Task: Scan the material for the word "registers", and copy each line where it shows up.
- - - - - - -
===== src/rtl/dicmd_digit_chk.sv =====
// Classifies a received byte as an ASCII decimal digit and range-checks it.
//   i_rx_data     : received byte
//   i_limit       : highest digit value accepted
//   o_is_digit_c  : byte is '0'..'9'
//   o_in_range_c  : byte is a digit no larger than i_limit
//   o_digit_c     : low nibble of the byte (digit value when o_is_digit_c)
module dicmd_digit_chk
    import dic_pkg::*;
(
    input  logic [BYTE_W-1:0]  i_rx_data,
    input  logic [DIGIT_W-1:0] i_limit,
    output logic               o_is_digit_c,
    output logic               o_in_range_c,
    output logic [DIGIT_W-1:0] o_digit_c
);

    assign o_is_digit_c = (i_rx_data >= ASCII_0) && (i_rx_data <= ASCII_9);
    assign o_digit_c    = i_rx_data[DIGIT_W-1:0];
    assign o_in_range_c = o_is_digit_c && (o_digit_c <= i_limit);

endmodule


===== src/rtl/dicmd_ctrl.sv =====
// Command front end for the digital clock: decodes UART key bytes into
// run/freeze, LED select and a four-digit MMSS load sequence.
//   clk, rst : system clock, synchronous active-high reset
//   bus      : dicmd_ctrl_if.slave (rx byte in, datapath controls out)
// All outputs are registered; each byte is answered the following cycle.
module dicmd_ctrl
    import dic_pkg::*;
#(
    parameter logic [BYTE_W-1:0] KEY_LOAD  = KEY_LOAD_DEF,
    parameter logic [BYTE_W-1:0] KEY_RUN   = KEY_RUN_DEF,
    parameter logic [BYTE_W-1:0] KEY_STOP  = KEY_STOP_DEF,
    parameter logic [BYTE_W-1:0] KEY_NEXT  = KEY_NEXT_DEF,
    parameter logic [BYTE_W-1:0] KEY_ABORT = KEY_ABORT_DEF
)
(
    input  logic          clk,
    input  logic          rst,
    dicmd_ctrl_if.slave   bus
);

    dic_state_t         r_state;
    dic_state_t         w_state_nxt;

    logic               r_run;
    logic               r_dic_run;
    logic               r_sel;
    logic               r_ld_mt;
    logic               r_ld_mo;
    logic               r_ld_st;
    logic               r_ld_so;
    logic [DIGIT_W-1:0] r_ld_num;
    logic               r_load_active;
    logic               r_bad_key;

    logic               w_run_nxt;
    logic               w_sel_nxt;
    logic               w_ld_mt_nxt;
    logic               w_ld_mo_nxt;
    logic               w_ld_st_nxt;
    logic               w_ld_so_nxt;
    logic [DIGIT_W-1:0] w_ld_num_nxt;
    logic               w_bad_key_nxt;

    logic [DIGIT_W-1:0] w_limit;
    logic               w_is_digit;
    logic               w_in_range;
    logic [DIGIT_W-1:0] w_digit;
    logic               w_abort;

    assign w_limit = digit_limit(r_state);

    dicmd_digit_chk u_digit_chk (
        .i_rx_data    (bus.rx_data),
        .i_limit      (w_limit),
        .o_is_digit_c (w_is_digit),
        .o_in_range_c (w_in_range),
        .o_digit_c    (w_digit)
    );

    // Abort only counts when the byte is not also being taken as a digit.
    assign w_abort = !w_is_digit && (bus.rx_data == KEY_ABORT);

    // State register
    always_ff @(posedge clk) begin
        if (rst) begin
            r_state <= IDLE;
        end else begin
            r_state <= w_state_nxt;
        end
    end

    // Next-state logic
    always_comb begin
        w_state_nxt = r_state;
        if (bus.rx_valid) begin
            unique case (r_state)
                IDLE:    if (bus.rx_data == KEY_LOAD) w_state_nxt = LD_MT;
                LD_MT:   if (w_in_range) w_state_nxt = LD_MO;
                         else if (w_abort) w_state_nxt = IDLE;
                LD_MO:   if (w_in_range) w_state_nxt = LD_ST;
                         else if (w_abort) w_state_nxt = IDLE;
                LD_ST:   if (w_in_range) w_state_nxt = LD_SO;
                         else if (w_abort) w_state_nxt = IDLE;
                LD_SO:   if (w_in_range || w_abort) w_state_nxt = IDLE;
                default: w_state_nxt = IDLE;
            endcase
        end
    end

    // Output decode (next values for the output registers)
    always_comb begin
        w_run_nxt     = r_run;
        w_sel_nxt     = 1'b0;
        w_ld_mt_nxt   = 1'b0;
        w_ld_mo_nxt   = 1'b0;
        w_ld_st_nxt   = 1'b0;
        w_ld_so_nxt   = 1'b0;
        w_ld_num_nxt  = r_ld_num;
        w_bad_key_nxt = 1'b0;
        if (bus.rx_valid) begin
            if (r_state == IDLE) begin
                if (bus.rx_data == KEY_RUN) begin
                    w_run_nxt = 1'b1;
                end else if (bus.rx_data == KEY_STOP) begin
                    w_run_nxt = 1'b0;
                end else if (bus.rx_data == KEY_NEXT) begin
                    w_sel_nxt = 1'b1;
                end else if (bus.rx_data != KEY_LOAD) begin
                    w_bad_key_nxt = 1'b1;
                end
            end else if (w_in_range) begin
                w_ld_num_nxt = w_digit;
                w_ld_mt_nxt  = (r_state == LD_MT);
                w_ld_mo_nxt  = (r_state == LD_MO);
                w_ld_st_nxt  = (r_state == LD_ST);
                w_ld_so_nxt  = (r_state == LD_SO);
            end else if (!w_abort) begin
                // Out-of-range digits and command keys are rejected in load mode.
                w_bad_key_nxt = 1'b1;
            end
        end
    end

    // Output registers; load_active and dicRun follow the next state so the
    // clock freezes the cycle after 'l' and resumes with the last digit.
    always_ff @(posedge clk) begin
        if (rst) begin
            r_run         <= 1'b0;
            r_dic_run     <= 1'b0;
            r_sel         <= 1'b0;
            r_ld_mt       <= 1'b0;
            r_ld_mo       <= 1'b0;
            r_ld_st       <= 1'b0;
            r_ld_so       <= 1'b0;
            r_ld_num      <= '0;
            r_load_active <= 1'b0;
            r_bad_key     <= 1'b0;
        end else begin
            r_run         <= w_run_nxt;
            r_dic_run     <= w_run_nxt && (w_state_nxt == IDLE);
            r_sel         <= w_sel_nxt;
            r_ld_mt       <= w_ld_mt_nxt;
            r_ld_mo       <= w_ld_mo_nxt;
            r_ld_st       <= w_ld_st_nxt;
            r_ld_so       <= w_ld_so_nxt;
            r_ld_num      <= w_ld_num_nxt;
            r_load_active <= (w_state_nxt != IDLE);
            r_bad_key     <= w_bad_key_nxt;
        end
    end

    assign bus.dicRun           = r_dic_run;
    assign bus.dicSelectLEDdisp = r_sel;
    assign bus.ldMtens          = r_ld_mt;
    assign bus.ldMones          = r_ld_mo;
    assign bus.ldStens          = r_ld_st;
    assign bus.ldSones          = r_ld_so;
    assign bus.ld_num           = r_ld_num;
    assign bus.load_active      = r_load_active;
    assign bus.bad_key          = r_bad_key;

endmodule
- - - - - - -
Response box:
    // Output decode (next values for the output registers)
    // Output registers; load_active and dicRun follow the next state so the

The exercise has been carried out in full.